» YOUR ASSIGNMENT: Where does the string "busy" appear in the records? Copy each line that holds it.

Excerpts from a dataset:
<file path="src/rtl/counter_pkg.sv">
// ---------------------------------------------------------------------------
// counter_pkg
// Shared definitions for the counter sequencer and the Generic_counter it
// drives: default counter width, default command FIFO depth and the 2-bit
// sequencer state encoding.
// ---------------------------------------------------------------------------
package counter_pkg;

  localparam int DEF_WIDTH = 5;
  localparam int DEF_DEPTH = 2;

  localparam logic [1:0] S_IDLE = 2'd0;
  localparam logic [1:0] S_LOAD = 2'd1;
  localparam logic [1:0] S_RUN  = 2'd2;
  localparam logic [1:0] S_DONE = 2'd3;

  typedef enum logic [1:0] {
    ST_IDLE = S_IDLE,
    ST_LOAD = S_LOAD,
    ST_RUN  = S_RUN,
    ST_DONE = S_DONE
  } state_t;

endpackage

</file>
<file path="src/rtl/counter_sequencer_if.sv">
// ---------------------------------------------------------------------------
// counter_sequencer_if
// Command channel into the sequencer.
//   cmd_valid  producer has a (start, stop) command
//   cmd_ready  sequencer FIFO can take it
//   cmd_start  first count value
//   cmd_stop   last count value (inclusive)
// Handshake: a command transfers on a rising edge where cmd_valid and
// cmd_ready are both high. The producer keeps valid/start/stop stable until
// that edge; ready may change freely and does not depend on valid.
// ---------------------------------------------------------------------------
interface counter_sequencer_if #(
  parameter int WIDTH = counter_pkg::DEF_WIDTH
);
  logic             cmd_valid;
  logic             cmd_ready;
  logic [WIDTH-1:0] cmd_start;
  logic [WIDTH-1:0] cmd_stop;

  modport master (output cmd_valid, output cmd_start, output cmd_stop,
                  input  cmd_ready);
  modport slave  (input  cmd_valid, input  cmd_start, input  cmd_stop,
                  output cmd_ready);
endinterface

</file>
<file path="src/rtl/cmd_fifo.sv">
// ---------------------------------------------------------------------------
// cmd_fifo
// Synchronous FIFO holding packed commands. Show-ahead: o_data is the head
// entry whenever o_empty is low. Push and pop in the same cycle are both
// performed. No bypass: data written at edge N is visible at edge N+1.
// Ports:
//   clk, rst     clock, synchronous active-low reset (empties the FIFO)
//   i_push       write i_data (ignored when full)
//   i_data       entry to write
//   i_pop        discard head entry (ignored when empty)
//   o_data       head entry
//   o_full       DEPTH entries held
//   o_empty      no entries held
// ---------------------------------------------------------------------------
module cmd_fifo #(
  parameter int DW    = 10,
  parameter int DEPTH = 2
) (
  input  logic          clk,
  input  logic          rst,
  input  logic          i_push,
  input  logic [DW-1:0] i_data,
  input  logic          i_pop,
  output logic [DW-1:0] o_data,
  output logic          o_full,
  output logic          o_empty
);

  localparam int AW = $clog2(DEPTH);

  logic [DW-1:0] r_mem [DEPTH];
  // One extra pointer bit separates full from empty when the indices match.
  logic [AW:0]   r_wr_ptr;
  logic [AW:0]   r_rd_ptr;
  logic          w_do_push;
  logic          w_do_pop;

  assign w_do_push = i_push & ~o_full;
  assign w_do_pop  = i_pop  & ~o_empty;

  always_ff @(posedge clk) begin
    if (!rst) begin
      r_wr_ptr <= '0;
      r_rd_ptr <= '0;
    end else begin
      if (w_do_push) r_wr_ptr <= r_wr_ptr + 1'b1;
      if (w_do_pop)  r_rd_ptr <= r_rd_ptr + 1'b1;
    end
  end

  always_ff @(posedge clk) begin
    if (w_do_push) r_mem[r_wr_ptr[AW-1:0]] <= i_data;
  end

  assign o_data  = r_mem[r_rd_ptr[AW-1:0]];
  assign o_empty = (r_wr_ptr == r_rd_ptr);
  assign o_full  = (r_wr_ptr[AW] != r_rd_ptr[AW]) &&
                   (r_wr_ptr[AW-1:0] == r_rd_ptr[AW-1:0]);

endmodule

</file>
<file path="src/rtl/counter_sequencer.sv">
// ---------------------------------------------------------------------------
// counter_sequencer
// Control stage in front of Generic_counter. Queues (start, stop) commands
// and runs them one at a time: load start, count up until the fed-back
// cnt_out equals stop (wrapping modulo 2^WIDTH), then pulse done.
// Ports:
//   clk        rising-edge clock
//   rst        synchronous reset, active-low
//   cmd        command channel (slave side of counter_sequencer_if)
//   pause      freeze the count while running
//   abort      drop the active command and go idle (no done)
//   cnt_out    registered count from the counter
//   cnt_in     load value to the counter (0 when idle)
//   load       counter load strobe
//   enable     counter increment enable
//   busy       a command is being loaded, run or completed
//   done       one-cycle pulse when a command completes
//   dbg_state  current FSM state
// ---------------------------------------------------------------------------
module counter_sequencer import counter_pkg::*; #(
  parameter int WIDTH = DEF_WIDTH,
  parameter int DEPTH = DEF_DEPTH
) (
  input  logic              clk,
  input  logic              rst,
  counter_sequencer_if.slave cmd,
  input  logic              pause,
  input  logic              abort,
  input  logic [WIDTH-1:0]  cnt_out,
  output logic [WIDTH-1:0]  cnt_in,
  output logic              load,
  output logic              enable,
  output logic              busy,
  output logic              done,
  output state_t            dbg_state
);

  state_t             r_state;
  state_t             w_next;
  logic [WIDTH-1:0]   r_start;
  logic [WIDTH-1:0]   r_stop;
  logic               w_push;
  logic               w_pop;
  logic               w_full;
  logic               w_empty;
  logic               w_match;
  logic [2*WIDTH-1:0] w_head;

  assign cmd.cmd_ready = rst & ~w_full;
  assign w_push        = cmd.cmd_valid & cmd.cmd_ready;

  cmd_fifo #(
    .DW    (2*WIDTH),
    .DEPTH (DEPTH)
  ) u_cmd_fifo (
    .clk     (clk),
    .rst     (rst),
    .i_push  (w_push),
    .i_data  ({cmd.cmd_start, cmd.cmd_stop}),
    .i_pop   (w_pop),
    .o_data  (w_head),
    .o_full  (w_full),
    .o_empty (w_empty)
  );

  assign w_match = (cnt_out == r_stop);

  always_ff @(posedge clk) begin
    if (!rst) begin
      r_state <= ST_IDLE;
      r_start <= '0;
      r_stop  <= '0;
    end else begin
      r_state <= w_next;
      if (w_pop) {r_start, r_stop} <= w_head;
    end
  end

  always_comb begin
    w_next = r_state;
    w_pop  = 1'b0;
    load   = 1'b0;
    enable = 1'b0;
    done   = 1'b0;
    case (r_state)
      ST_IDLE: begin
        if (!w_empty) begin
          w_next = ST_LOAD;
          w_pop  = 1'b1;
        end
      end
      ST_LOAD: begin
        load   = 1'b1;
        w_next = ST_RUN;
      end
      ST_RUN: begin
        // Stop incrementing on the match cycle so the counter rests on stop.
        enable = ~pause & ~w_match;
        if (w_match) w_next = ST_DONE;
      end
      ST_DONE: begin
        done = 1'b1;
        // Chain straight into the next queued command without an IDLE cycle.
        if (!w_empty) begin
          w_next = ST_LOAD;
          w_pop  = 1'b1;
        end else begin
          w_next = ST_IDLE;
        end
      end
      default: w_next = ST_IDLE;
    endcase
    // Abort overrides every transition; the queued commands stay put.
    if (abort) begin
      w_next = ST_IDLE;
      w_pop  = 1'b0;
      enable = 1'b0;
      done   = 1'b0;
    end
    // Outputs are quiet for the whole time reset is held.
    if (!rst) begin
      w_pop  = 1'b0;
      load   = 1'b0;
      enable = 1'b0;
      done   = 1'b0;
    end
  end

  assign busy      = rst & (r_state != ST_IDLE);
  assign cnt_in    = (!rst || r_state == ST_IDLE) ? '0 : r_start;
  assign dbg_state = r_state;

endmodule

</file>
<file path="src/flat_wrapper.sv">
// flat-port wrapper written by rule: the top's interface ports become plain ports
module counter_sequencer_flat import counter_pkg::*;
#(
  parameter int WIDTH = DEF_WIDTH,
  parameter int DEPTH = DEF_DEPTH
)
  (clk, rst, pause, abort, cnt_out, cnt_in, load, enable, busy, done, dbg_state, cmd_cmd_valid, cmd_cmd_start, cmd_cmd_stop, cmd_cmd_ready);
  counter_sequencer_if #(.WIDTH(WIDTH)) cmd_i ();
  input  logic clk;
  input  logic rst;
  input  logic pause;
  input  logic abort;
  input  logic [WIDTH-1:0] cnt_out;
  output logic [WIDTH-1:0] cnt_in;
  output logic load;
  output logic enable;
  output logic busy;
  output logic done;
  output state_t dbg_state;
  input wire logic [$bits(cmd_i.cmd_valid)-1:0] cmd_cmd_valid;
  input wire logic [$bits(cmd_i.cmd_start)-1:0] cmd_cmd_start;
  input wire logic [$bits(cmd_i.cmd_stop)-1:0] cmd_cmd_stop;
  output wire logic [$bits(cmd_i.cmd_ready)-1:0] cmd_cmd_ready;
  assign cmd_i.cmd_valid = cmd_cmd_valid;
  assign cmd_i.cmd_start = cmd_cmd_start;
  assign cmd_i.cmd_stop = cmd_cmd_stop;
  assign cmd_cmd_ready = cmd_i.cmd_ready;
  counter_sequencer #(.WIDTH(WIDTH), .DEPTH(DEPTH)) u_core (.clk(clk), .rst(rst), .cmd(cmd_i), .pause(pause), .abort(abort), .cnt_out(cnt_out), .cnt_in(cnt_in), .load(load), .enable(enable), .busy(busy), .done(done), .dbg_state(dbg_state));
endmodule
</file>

--

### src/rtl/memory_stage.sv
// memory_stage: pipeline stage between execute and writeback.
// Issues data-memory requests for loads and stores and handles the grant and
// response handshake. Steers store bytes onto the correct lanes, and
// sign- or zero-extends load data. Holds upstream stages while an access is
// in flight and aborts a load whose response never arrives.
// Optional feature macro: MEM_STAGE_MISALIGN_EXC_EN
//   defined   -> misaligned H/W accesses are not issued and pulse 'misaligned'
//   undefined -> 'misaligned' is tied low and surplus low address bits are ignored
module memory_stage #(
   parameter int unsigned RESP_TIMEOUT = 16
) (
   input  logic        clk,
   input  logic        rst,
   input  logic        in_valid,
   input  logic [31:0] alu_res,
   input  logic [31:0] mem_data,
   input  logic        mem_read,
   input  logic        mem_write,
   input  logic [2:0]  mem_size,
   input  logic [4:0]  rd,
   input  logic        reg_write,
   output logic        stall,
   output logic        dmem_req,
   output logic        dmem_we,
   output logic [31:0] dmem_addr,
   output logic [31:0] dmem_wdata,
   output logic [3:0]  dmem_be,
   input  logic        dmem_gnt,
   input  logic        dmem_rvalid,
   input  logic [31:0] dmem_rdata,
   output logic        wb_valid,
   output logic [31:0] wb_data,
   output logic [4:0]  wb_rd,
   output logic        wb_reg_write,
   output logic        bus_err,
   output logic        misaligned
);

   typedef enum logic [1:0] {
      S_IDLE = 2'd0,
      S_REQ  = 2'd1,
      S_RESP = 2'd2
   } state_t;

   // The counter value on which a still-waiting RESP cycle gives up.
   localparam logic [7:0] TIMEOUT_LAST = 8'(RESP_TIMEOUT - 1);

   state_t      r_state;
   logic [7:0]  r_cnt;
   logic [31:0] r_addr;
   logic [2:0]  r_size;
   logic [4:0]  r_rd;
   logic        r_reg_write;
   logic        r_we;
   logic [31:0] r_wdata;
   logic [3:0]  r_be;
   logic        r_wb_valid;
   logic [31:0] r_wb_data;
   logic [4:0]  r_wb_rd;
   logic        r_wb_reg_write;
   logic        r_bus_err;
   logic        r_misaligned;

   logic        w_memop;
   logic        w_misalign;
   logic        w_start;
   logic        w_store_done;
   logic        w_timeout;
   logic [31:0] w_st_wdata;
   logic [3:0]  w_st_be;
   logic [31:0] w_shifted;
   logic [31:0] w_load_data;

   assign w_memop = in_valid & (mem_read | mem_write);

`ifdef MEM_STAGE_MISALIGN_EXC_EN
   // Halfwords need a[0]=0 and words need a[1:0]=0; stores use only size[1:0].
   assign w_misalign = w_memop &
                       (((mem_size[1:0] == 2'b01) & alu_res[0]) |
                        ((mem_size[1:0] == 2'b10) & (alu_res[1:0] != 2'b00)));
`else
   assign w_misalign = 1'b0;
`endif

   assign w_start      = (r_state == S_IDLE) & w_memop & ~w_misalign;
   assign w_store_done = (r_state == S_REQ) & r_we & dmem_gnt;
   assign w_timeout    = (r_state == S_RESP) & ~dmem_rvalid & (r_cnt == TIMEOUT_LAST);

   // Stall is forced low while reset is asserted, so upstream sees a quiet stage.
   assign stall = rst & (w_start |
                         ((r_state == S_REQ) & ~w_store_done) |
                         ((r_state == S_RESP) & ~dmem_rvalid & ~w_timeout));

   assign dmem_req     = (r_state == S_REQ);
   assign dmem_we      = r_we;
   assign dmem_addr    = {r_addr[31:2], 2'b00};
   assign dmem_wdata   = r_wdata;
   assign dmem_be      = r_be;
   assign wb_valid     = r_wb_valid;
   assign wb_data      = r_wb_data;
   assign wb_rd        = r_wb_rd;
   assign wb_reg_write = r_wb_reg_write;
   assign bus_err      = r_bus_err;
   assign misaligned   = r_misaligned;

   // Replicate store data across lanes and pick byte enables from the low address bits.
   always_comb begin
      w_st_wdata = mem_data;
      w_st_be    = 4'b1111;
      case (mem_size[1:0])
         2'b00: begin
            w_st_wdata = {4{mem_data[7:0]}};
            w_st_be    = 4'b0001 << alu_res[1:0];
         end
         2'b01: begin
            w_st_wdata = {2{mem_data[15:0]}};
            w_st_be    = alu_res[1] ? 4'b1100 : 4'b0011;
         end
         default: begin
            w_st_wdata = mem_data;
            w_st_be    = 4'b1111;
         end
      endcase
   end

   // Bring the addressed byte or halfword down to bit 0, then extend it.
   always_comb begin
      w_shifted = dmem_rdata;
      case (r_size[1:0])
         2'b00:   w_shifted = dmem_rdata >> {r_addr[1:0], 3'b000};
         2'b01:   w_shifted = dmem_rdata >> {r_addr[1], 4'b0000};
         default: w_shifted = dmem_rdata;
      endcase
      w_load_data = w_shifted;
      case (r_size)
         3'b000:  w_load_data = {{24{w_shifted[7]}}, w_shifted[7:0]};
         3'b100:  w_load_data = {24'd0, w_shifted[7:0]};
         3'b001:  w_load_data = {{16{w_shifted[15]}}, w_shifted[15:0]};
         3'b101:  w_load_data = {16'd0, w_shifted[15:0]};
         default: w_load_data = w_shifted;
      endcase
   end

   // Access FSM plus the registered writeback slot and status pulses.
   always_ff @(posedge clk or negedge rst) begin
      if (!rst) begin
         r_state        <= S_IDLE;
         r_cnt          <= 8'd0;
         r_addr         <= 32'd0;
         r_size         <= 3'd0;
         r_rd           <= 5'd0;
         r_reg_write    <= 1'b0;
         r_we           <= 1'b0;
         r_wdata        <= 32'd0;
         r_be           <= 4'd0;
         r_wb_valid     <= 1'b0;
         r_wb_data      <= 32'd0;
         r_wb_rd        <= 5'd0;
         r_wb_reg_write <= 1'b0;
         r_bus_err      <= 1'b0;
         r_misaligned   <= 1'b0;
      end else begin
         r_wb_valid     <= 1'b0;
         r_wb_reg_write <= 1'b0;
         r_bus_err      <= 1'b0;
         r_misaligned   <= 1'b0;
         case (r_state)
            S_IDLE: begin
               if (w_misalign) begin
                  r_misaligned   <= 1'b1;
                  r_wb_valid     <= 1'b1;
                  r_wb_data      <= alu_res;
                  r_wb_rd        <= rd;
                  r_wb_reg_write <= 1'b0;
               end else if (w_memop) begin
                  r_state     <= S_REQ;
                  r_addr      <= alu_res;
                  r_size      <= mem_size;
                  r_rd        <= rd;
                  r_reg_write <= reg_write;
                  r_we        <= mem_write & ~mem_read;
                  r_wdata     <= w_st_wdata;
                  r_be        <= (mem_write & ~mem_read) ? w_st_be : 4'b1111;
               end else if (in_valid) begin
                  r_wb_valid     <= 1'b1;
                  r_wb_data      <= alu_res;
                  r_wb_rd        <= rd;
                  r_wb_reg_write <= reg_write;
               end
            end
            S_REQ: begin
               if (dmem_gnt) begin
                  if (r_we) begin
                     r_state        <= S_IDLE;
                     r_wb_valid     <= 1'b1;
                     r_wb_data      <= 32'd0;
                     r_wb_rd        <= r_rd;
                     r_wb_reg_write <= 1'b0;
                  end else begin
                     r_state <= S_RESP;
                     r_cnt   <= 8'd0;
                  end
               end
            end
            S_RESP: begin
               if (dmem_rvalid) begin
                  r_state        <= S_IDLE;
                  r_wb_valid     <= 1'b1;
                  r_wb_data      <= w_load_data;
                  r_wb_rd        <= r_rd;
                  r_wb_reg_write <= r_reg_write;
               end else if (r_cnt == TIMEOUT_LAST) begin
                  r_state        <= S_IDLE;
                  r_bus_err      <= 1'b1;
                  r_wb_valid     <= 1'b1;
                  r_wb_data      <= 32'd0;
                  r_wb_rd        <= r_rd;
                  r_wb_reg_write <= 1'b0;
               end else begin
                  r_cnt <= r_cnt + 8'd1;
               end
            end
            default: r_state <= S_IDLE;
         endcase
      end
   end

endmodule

» TASK ANSWER:
//   busy       a command is being loaded, run or completed
  output logic              busy,
  assign busy      = rst & (r_state != ST_IDLE);
  (clk, rst, pause, abort, cnt_out, cnt_in, load, enable, busy, done, dbg_state, cmd_cmd_valid, cmd_cmd_start, cmd_cmd_stop, cmd_cmd_ready);
  output logic busy;
  counter_sequencer #(.WIDTH(WIDTH), .DEPTH(DEPTH)) u_core (.clk(clk), .rst(rst), .cmd(cmd_i), .pause(pause), .abort(abort), .cnt_out(cnt_out), .cnt_in(cnt_in), .load(load), .enable(enable), .busy(busy), .done(done), .dbg_state(dbg_state));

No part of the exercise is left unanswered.